# What you have to do
Return each line of the listing in which the word "single" appears.

------------------------

$ cat src/rtl/cwb_pkg.sv
package cwb_pkg;
  typedef enum logic {
    ST_CMP   = 1'b0,
    ST_ALLOC = 1'b1
  } ctl_state_e;
endpackage

$ cat src/rtl/cwb_line_store.sv
module cwb_line_store #(
  parameter int LINES = 16,
  parameter int IDX_W = 4,
  parameter int TAG_W = 25,
  parameter int BLK_W = 64
) (
  input  logic             clk,
  input  logic             rst,
  input  logic [IDX_W-1:0] rd_idx,
  output logic             rd_valid,
  output logic             rd_dirty,
  output logic [TAG_W-1:0] rd_tag,
  output logic [BLK_W-1:0] rd_data,
  input  logic             wr_en,
  input  logic [IDX_W-1:0] wr_idx,
  input  logic [TAG_W-1:0] wr_tag,
  input  logic [BLK_W-1:0] wr_data,
  input  logic             wr_dirty
);
  logic             valid_q [LINES];
  logic             dirty_q [LINES];
  logic [TAG_W-1:0] tag_mem [LINES];
  logic [BLK_W-1:0] data_mem[LINES];

  // per-line state bits, cleared by reset
  for (genvar g = 0; g < LINES; g++) begin : g_line
    always_ff @(posedge clk) begin
      if (rst) begin
        valid_q[g] <= 1'b0;
        dirty_q[g] <= 1'b0;
      end else if (wr_en && wr_idx == IDX_W'(g)) begin
        valid_q[g] <= 1'b1;
        dirty_q[g] <= wr_dirty;
      end
    end
  end

  // tag and data arrays: no reset, single write port (RAM style)
  always_ff @(posedge clk) begin
    if (wr_en) begin
      tag_mem[wr_idx]  <= wr_tag;
      data_mem[wr_idx] <= wr_data;
    end
  end

  assign rd_valid = valid_q[rd_idx];
  assign rd_dirty = dirty_q[rd_idx];
  assign rd_tag   = tag_mem[rd_idx];
  assign rd_data  = data_mem[rd_idx];
endmodule

$ cat src/rtl/cwb_victim_buf.sv
module cwb_victim_buf #(
  parameter int AW    = 32,
  parameter int BLK_W = 64
) (
  input  logic             clk,
  input  logic             rst,
  input  logic             load,
  input  logic [AW-1:0]    load_addr,
  input  logic [BLK_W-1:0] load_data,
  input  logic             drained,
  output logic             full,
  output logic [AW-1:0]    addr,
  output logic [BLK_W-1:0] data
);
  always_ff @(posedge clk) begin
    if (rst) full <= 1'b0;
    else if (load) full <= 1'b1;
    else if (drained) full <= 1'b0;
  end

  always_ff @(posedge clk) begin
    if (load) begin
      addr <= load_addr;
      data <= load_data;
    end
  end

  assert_no_clobber_R10: assert property (@(posedge clk) disable iff (rst)
    load |-> !full);
  assert_drain_only_full_R10: assert property (@(posedge clk) disable iff (rst)
    drained |-> full);
endmodule

$ cat src/rtl/cwb_mem_arb.sv
module cwb_mem_arb #(
  parameter int AW    = 32,
  parameter int BLK_W = 64
) (
  input  logic             clk,
  input  logic             rst,
  input  logic             rd_req,
  input  logic [AW-1:0]    rd_addr,
  input  logic             wr_req,
  input  logic [AW-1:0]    wr_addr,
  input  logic [BLK_W-1:0] wr_data,
  input  logic             mem_rsp_done,
  output logic             mem_req_valid,
  output logic             mem_req_wr,
  output logic [AW-1:0]    mem_req_addr,
  output logic [BLK_W-1:0] mem_req_wdata,
  output logic             rd_done,
  output logic             wr_done
);
  always_ff @(posedge clk) begin
    if (rst) begin
      mem_req_valid <= 1'b0;
      mem_req_wr    <= 1'b0;
    end else if (mem_req_valid) begin
      if (mem_rsp_done) mem_req_valid <= 1'b0;
    end else if (rd_req) begin
      mem_req_valid <= 1'b1;
      mem_req_wr    <= 1'b0;
    end else if (wr_req) begin
      mem_req_valid <= 1'b1;
      mem_req_wr    <= 1'b1;
    end
  end

  always_ff @(posedge clk) begin
    if (!mem_req_valid) begin
      if (rd_req) mem_req_addr <= rd_addr;
      else if (wr_req) begin
        mem_req_addr  <= wr_addr;
        mem_req_wdata <= wr_data;
      end
    end
  end

  assign rd_done = mem_req_valid && mem_rsp_done && !mem_req_wr;
  assign wr_done = mem_req_valid && mem_rsp_done &&  mem_req_wr;

  assert_channel_held_R8: assert property (@(posedge clk) disable iff (rst)
    (mem_req_valid && !mem_rsp_done) |=>
      (mem_req_valid && $stable(mem_req_wr) && $stable(mem_req_addr)));
  assert_refill_first_R5: assert property (@(posedge clk) disable iff (rst)
    (!mem_req_valid && rd_req && wr_req) |=> (mem_req_valid && !mem_req_wr));
endmodule

$ cat src/rtl/cwb_cache.sv
module cwb_cache
  import cwb_pkg::*;
#(
  parameter int ADDR_W = 32,
  parameter int DATA_W = 32,
  parameter int LINES  = 16,
  parameter int WORDS  = 2,
  localparam int BLK_W = DATA_W * WORDS
) (
  input  logic              clk,
  input  logic              rst,
  input  logic              cpu_req_valid,
  input  logic              cpu_req_wr,
  input  logic [ADDR_W-1:0] cpu_req_addr,
  input  logic [DATA_W-1:0] cpu_req_wdata,
  output logic [DATA_W-1:0] cpu_rsp_rdata,
  output logic              cpu_rsp_ready,
  output logic              mem_req_valid,
  output logic              mem_req_wr,
  output logic [ADDR_W-1:0] mem_req_addr,
  output logic [BLK_W-1:0]  mem_req_wdata,
  input  logic [BLK_W-1:0]  mem_rsp_rdata,
  input  logic              mem_rsp_done
);
  localparam int BYTE_W = $clog2(DATA_W / 8);
  localparam int WSEL_W = $clog2(WORDS);
  localparam int IDX_W  = $clog2(LINES);
  localparam int OFF_W  = BYTE_W + WSEL_W;
  localparam int TAG_W  = ADDR_W - IDX_W - OFF_W;

  // address fields
  logic [IDX_W-1:0]  idx;
  logic [TAG_W-1:0]  tag;
  logic [WSEL_W-1:0] wsel;
  logic [ADDR_W-1:0] blk_addr;
  logic              unused_byte_bits;
  assign idx      = cpu_req_addr[OFF_W +: IDX_W];
  assign tag      = cpu_req_addr[ADDR_W-1 -: TAG_W];
  assign wsel     = cpu_req_addr[BYTE_W +: WSEL_W];
  assign blk_addr = {cpu_req_addr[ADDR_W-1:OFF_W], {OFF_W{1'b0}}};
  assign unused_byte_bits = ^cpu_req_addr[BYTE_W-1:0];

  // line store
  logic             ln_valid, ln_dirty;
  logic [TAG_W-1:0] ln_tag;
  logic [BLK_W-1:0] ln_data;
  logic             st_wr_en, st_dirty;
  logic [BLK_W-1:0] merged;

  cwb_line_store #(.LINES(LINES), .IDX_W(IDX_W), .TAG_W(TAG_W), .BLK_W(BLK_W)) u_store (
    .clk(clk), .rst(rst),
    .rd_idx(idx), .rd_valid(ln_valid), .rd_dirty(ln_dirty), .rd_tag(ln_tag), .rd_data(ln_data),
    .wr_en(st_wr_en), .wr_idx(idx), .wr_tag(tag), .wr_data(merged), .wr_dirty(st_dirty)
  );

  // victim buffer
  logic              vb_load, vb_full, wr_done, rd_done;
  logic [ADDR_W-1:0] vb_addr, victim_addr;
  logic [BLK_W-1:0]  vb_data;
  assign victim_addr = {ln_tag, idx, {OFF_W{1'b0}}};

  cwb_victim_buf #(.AW(ADDR_W), .BLK_W(BLK_W)) u_vbuf (
    .clk(clk), .rst(rst),
    .load(vb_load), .load_addr(victim_addr), .load_data(ln_data),
    .drained(wr_done), .full(vb_full), .addr(vb_addr), .data(vb_data)
  );

  // memory channel
  ctl_state_e state_q, state_d;
  logic       rd_req;
  assign rd_req = (state_q == ST_ALLOC);

  cwb_mem_arb #(.AW(ADDR_W), .BLK_W(BLK_W)) u_arb (
    .clk(clk), .rst(rst),
    .rd_req(rd_req), .rd_addr(blk_addr),
    .wr_req(vb_full), .wr_addr(vb_addr), .wr_data(vb_data),
    .mem_rsp_done(mem_rsp_done),
    .mem_req_valid(mem_req_valid), .mem_req_wr(mem_req_wr),
    .mem_req_addr(mem_req_addr), .mem_req_wdata(mem_req_wdata),
    .rd_done(rd_done), .wr_done(wr_done)
  );

  // controller
  logic             hit, vb_match, victim_dirty, accept, done_now, rdy_q;
  logic [BLK_W-1:0] base;
  logic [DATA_W-1:0] rdata_q;

  assign hit          = ln_valid && (ln_tag == tag);
  assign vb_match     = vb_full && (vb_addr == blk_addr);
  assign victim_dirty = ln_valid && ln_dirty;
  assign accept       = (state_q == ST_CMP) && cpu_req_valid && !rdy_q;

  always_comb begin
    base     = ln_data;
    st_wr_en = 1'b0;
    st_dirty = 1'b0;
    vb_load  = 1'b0;
    done_now = 1'b0;
    state_d  = state_q;
    unique case (state_q)
      ST_CMP: begin
        if (accept) begin
          if (hit) begin
            done_now = 1'b1;
            st_wr_en = cpu_req_wr;
            st_dirty = 1'b1;
          end else if (vb_match && !victim_dirty) begin
            base     = vb_data;
            done_now = 1'b1;
            st_wr_en = 1'b1;
            st_dirty = cpu_req_wr;
          end else if (!(victim_dirty && vb_full)) begin
            vb_load = victim_dirty;
            state_d = ST_ALLOC;
          end
        end
      end
      ST_ALLOC: begin
        base = mem_rsp_rdata;
        if (rd_done) begin
          done_now = 1'b1;
          st_wr_en = 1'b1;
          st_dirty = cpu_req_wr;
          state_d  = ST_CMP;
        end
      end
      default: state_d = ST_CMP;
    endcase
  end

  always_comb begin
    merged = base;
    if (cpu_req_wr) merged[wsel*DATA_W +: DATA_W] = cpu_req_wdata;
  end

  always_ff @(posedge clk) begin
    if (rst) begin
      state_q <= ST_CMP;
      rdy_q   <= 1'b0;
      rdata_q <= '0;
    end else begin
      state_q <= state_d;
      rdy_q   <= done_now;
      if (done_now) rdata_q <= merged[wsel*DATA_W +: DATA_W];
    end
  end

  assign cpu_rsp_ready = rdy_q;
  assign cpu_rsp_rdata = rdata_q;

  assert_ready_pulse_R2: assert property (@(posedge clk) disable iff (rst)
    cpu_rsp_ready |=> !cpu_rsp_ready);
  assert_ready_after_refill_R6: assert property (@(posedge clk) disable iff (rst)
    (state_q == ST_ALLOC && rd_done) |=> cpu_rsp_ready);
endmodule

$ cat config.mk
export PLATFORM = sky130hd
export DESIGN_NAME = cwb_cache
export DESIGN_NICKNAME = d
export VERILOG_FILES = /design/src/rtl/cwb_pkg.sv /design/src/rtl/cwb_line_store.sv /design/src/rtl/cwb_victim_buf.sv /design/src/rtl/cwb_mem_arb.sv /design/src/rtl/cwb_cache.sv
export SDC_FILE = /design/constraint.sdc
export NUM_CORES = 2
export LEC_CHECK = 0
export BUFFER_PORTS_ARGS = -buffer_cell sky130_fd_sc_hd__buf_2
export CORE_MARGIN = 4
export CORE_UTILIZATION = 40
export CTS_CLUSTER_SIZE = 12
export DETAILED_ROUTE_END_ITERATION = 10
export PLACE_DENSITY = 0.63
export SLEW_MARGIN = 10
export SYNTH_ARGS = -nofsm -noshare
export SYNTH_HDL_FRONTEND = slang
export SYNTH_SLANG_ARGS = --single-unit
$ cat constraint.sdc
create_clock -name clk -period 14.9 [get_ports clk]
set_clock_uncertainty 0.2 [all_clocks]
set_input_delay 0.745 -clock clk [delete_from_list [all_inputs] [get_ports clk]]
set_output_delay 0.745 -clock clk [all_outputs]
set_load 0.1 [all_outputs]
Yosys cells after proc, flatten, opt, wreduce, memory -nomap -nowiden
Memories as Yosys holds them, arrays and structs flattened.
Index checks and enable logic that the tools add are counted.
- bits in registers: 226
- bits in latches: 0
- RAM bits: 1456
- memory bits (read-only): 0
- word-level logic and storage cells: 228
- memories: 4
- add/sub/neg operators: 1
- multiply operators: 0
- div/mod/pow operators: 0
- $lt $le $gt $ge: 0
- equal/unequal tests: 17
- shifts and indexed selects: 3
- mux-type cells: 124
- bitwise operators: 34
- reduce and logical (&&, ||, !) cells: 34
- memory list (memory ; depth ; width ; read ports ; clocked after memory_dff ; wr ports ; line ; RTL):
    u_store.data_mem ; 16 ; 64 ; 1 ; 0 ; 1 ; cwb_line_store.sv:23 ; logic [BLK_W-1:0] data_mem[LINES];
    u_store.tag_mem ; 16 ; 25 ; 1 ; 0 ; 1 ; cwb_line_store.sv:22 ; logic [TAG_W-1:0] tag_mem [LINES];
    u_store.dirty_q ; 16 ; 1 ; 1 ; 0 ; 16 ; cwb_line_store.sv:21 ; logic dirty_q [LINES];
    u_store.valid_q ; 16 ; 1 ; 1 ; 0 ; 16 ; cwb_line_store.sv:20 ; logic valid_q [LINES];
- operator list (operator ; number):
    $mux W64 ; 4
    $pmux W64 S2 ; 1
    $mux W1 ; 112
    $bwmux W64 ; 1
    $mux W32 ; 2
    $shift A32 B34 Y64 const A ; 1
    $shiftx A32 B34 Y64 ; 1
    $shiftx A64 B7 Y32 ; 1
    $neg A6 Y34 ; 1
    $eq A4 B4 Y1 const B ; 8
    $or A1 B1 Y1 ; 32
    $eq A29 B29 Y1 ; 1
    $logic_and A1 B1 Y1 ; 26
    $eq A25 B25 Y1 ; 1
    $eq A4 B3 Y1 const B ; 4
    $eq A4 B2 Y1 const B ; 2
    $pmux W1 S2 ; 4
    $eq A4 B1 Y1 const B ; 1
    $logic_not A4 Y1 ; 1
    $reduce_bool A2 Y1 ; 2
    $logic_not A1 Y1 ; 3
    $reduce_and A3 Y1 ; 1
    $not A1 Y1 ; 2
    $reduce_and A2 Y1 ; 1

Logic depth before layout (Yosys ltp)
An unclocked memory read counts as a cell.
- depth after elaboration: 13
- gate-level depth with buffers: 17
- gate-level depth less buffers: 10

Cells and area by module
Synthesis repeated with hierarchy kept, for this count alone.
- cells, all modules: 3127
- area, all modules: 65664.2 um^2
- modules (own cells, without submodules) (module ; instances ; cells an instance ; area each (um^2) ; sequential area each (um^2)):
    cwb_line_store ; 1 ; 2312 ; 54775.0 ; 43711.9
    cwb_cache ; 1 ; 569 ; 4448.0 ; 680.7
    cwb_mem_arb ; 1 ; 146 ; 3519.6 ; 2922.8
    cwb_victim_buf ; 1 ; 100 ; 2921.6 ; 2902.8

Worst setup path before layout
No wires, ideal clock.
- path kind: in2reg
- start: input cpu_req_addr[3]
- end: register u_vbuf.full
- setup time: 98 ps
- arrival: 12836 ps
- required time: 14602 ps
- slack: 1766 ps
- stages: 15
- cell sequence: buf_6 > buf_8 > buf_6 > buf_6 > mux4_2 > and2_1 > a32oi_1 > o211ai_1 > o2111a_1 > and4bb_1 > and2_1 > buf_4 > buf_2 > nor4_1 > o21ba_2
- cells in the longest elaborated chain, start to end: 9
- RTL lines (item ; line ; RTL):
    from (decl) ; cwb_cache.sv:14 ; input logic [ADDR_W-1:0] cpu_req_addr,
    branches (longest 5 deep; another with $mem_v2 Z16 W25) ; - ;
    $mux W1 * ; cwb_cache.sv:103 ; if (hit) begin
    $mux W1 * ; cwb_cache.sv:102 ; if (accept) begin
    $mux W1 * ; cwb_cache.sv:100 ; unique case (state_q)
    via u_vbuf.load ; cwb_victim_buf.sv:7 ; input logic load,
    $mux W1 or $reduce_bool A2 Y1 (tied branches) ; - ;
    to (signal assigned) ; cwb_victim_buf.sv:16 ; if (rst) full <= 1'b0;
    to (signal assigned) ; cwb_victim_buf.sv:17 ; else if (load) full <= 1'b1;
    to (signal assigned) ; cwb_victim_buf.sv:18 ; else if (drained) full <= 1'b0;
    to (decl) ; cwb_victim_buf.sv:11 ; output logic full,
Mark *: on every way through the listed nets, which the timed path passes.
A chain may end at the register's enable or synchronous reset.

Worst setup path after layout
- start: input cpu_req_addr[6]
- end: memory u_store.data_mem[11][16], enable pin
- cells in the longest elaborated chain, start to end: 10
- RTL lines (item ; line):
    branches (longest 10 deep; another with $mem_v2 Z16 W25) ; -
    to (decl) ; cwb_line_store.sv:23
Several ways; the timed one is not identified.

==> impl_results.html <==
<table>
<tr><th>Metric</th><th>Value</th></tr>
<tr><th colspan="2">STA</th></tr>
<tr><td>Setup violators final</td><td>0</td></tr>
<tr><td>Max-slew violations</td><td>0</td></tr>
<tr><td>Max Clock Freq</td><td>~120 MHz</td></tr>
<tr><td>Final period util</td><td>57.27%</td></tr>
<tr><td>Count of final hold-check violations</td><td>0</td></tr>
<tr><td>Tightest Pin Transition</td><td>between 1 and 1.5 ns</td></tr>
<tr><td>Post-layout worst setup margin</td><td>around 6.4 ns</td></tr>
<tr><td>Relative slew margins</td><td>between 10% and 20%</td></tr>
<tr><td>Shortest clock period the worst path allows after layout</td><td>approximately 8.5 ns</td></tr>
<tr><td>Total negative slack</td><td>0 ns</td></tr>
<tr><td>Setup repair after global routing missed its margin</td><td>no</td></tr>
<tr><th colspan="2">Cells and area</th></tr>
<tr><td>Total number of nets in the final design</td><td>approximately 3800</td></tr>
<tr><td>Layout cell share with drive strength beyond 1</td><td>between 20% and 30%</td></tr>
<tr><td>Area growth from synthesis to layout</td><td>13.56%</td></tr>
<tr><th colspan="2">Synth</th></tr>
<tr><td>Yosys reg bits</td><td>1679</td></tr>
<tr><td>Number of distinct standard cells referenced by the synthesized netlist</td><td>a little under 80</td></tr>
<tr><td>Syn Area/Cell</td><td>20.19 um^2</td></tr>
<tr><td>Gate count after technology mapping</td><td>between 3000 and 4000</td></tr>
<tr><td>Sequential-to-total area share from yosys stat</td><td>roughly three quarters</td></tr>
<tr><td>Number of enable-type register cells in the synthesized netlist</td><td>1641</td></tr>
<tr><td>Synth Warn #</td><td>0</td></tr>
<tr><td>Share of async-settable or async-resettable flops after synthesis</td><td>0%</td></tr>
<tr><td>Top_reg_cell synth</td><td>edfxtp_1</td></tr>
<tr><td>Area of the mapped netlist</td><td>67600 um^2</td></tr>
<tr><th colspan="2">CTS</th></tr>
<tr><td>Number of gates resized after CTS</td><td>0</td></tr>
<tr><td>Clk sink count</td><td>around 1700</td></tr>
<tr><td>Clock transition at path regs</td><td>~0.06 ns</td></tr>
<tr><td>Maximum clock path buffer count</td><td>3</td></tr>
<tr><td>CTS tree</td><td>yes</td></tr>
<tr><td>Level count of the clock H-tree</td><td>4</td></tr>
<tr><td>CTS root buf</td><td>clkbuf_16</td></tr>
<tr><td>TritonCTS buffer count</td><td>172</td></tr>
<tr><td>Setup bufs post-CTS</td><td>0</td></tr>
<tr><td>Worst-Skew Late Latency</td><td>between 0.8 and 0.9 ns</td></tr>
<tr><th colspan="2">Floorplanning</th></tr>
<tr><td>Vertical die dimension</td><td>about 420 um</td></tr>
<tr><td>Die area</td><td>~180000 um^2</td></tr>
<tr><td>Starting Density</td><td>between 40% and 50%</td></tr>
<tr><td>Die span in x</td><td>about 420 um</td></tr>
<tr><td>Number of core rows</td><td>150</td></tr>
<tr><td>Number of top-level design ports</td><td>about 260</td></tr>
<tr><td>CORE AREA</td><td>between 150000 and 200000 um^2</td></tr>
<tr><th colspan="2">Run</th></tr>
<tr><td>Max cap viols</td><td>0</td></tr>
<tr><th colspan="2">Placed design</th></tr>
<tr><td>Total of buffers placed on input and output ports</td><td>around 260</td></tr>
<tr><td>Detail Placement HPWL</td><td>107500 um</td></tr>
<tr><td>Post-Place Setup Slack</td><td>5.618 ns</td></tr>
<tr><td>Final weighted congestion of routability-driven global placement</td><td>approximately 0.84</td></tr>
<tr><th colspan="2">Global route</th></tr>
<tr><td>Initial antenna violation count</td><td>22</td></tr>
<tr><td>Global-route wire length before repair</td><td>about 270000 um</td></tr>
<tr><td>Gr usage total</td><td>roughly 22%</td></tr>
<tr><td>Via count of the first global-routing pass</td><td>approximately 36000</td></tr>
<tr><td>Pin count of the biggest net entering global routing</td><td>140</td></tr>
<tr><td>Gr ovfl total</td><td>0</td></tr>
<tr><th colspan="2">Worst hold path</th></tr>
<tr><td>Type of the tightest min-delay check</td><td>in -&gt; reg</td></tr>
<tr><th colspan="2">Power</th></tr>
<tr><td>Sw power</td><td>2.322 mW</td></tr>
<tr><td>Static leakage power</td><td>~24 nW</td></tr>
<tr><td>Share of power burned in the clock network</td><td>about two fifths</td></tr>
<tr><td>VDD IR max</td><td>about 110 uV</td></tr>
<tr><td>Register share of total power</td><td>between 50% and 60%</td></tr>
<tr><td>Share of power burned in combinational logic</td><td>between 7 and 8%</td></tr>
<tr><td>Power density over the cells</td><td>131.7 nW/um^2</td></tr>
<tr><td>Switching fraction of total power</td><td>a little under a quarter</td></tr>
<tr><td>Internal</td><td>between 7 and 8 mW</td></tr>
<tr><th colspan="2">Detailed routing</th></tr>
<tr><td>Router iterations before antenna repair</td><td>5</td></tr>
<tr><td>Detailed router's first-iteration violation count</td><td>around 4200</td></tr>
<tr><td>Detail Route Antenna Nets</td><td>0</td></tr>
<tr><td>Routed vias/inst</td><td>6.035</td></tr>
<tr><td>Total routed wirelength</td><td>roughly 190000 um</td></tr>
<tr><td>Average wire per standard cell</td><td>~32 um</td></tr>
<tr><td>Number of remaining DRC errors</td><td>0</td></tr>
<tr><td>Via count</td><td>around 36000</td></tr>
<tr><th colspan="2">Critical path</th></tr>
<tr><td>Data arrival, critical path</td><td>8.72 ns</td></tr>
<tr><td>CP Data Required Time</td><td>around 15 ns</td></tr>
<tr><td>Maximum fanout count along the critical path</td><td>43</td></tr>
<tr><td>Capturing element type of the critical path</td><td>flip-flop</td></tr>
<tr><td>Element type at the critical path start</td><td>primary input</td></tr>
<tr><td>Kind of critical path</td><td>in -&gt; reg</td></tr>
<tr><th colspan="2">Outcome</th></tr>
<tr><td>Run status</td><td>complete, no violations</td></tr>
</table>
## state kept, by name, summed over array words and instances, names as in the netlist
name                 count
u_store.tag_mem        400
u_vbuf.full              1
u_arb.mem_req_wdata     64
u_vbuf.data             64
u_store.data_mem      1024
u_arb.mem_req_valid      1
u_arb.mem_req_wr         1
u_store.dirty_q         16
cpu_rsp_ready            1
u_vbuf.addr             29
rd_req                   1
u_store.valid_q         16
cpu_rsp_rdata           32
u_arb.mem_req_addr      29
## final timing paths
path | startpoint | end | slack (ns) | depth (start not counted)
hold / removal | cpu_req_wdata[1] | cpu_rsp_rdata[1] | 0.15 | 3
hold reg to reg | u_vbuf.data[41] | u_arb.mem_req_wdata[41] | 0.26 | 0
setup reg to reg | u_store.tag_mem[1][13] | u_store.data_mem[11][16] | 7.37 | 13
setup / recovery | cpu_req_addr[6] | u_store.data_mem[11][16] | 6.37 | 16
## power groups by stage
stage	registers, mW	clock network, mW	logic (mW)
finish	5.32	4.06	0.732
global route	5.32	4.34	0.779
CTS	5.32	4.13	0.733
detailed placement	5.42	0	0.731
global placement	5.42	0	0.716
floorplan	5.49	0	0.409
## through the flow
stage | power, mW | cell area, um^2 | utilization [%] | instances | hold WS [ns]
floorplan | 5.900 | 67610 | - | 3350 | 0.2262
global placement | 6.137 | 71480 | 42.65 | 5665 | 0.2389
detailed placement | 6.153 | 71480 | 42.65 | 5665 | 0.2458
CTS | 10.19 | 76730 | 45.78 | 5973 | 0.09335
global route | 10.44 | 76770 | 45.81 | 5983 | 0.1275
finish | 10.11 | 76770 | 45.81 | 5984 | 0.1539
## per-layer routing
| layer | vias up | wire length [um] | global-route usage (%) |
|---|---|---|---|
| met1 | 19310 | 74590 | 28.85 |
| met2 | 1771 | 93990 | 35.29 |
| met4 | 4 | 8087 | 9.211 |
| met5 | - | 28 | 0 |
| li1 | 14680 | - | - |
| met3 | 346 | 14150 | 3.436 |
## area by class of cell
class,instances,area (um^2)
clock buffer,259,4743
multi-input combinational,1400,16560
clock inverter,48,498.0
inverter,56,217.7
timing repair buffer,327,1931
tap,2204,2758
sequential,1679,50040
fill,14060,90830
antenna,11,27.53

------------------------

# Problem solution
  // tag and data arrays: no reset, single write port (RAM style)
export SYNTH_SLANG_ARGS = --single-unit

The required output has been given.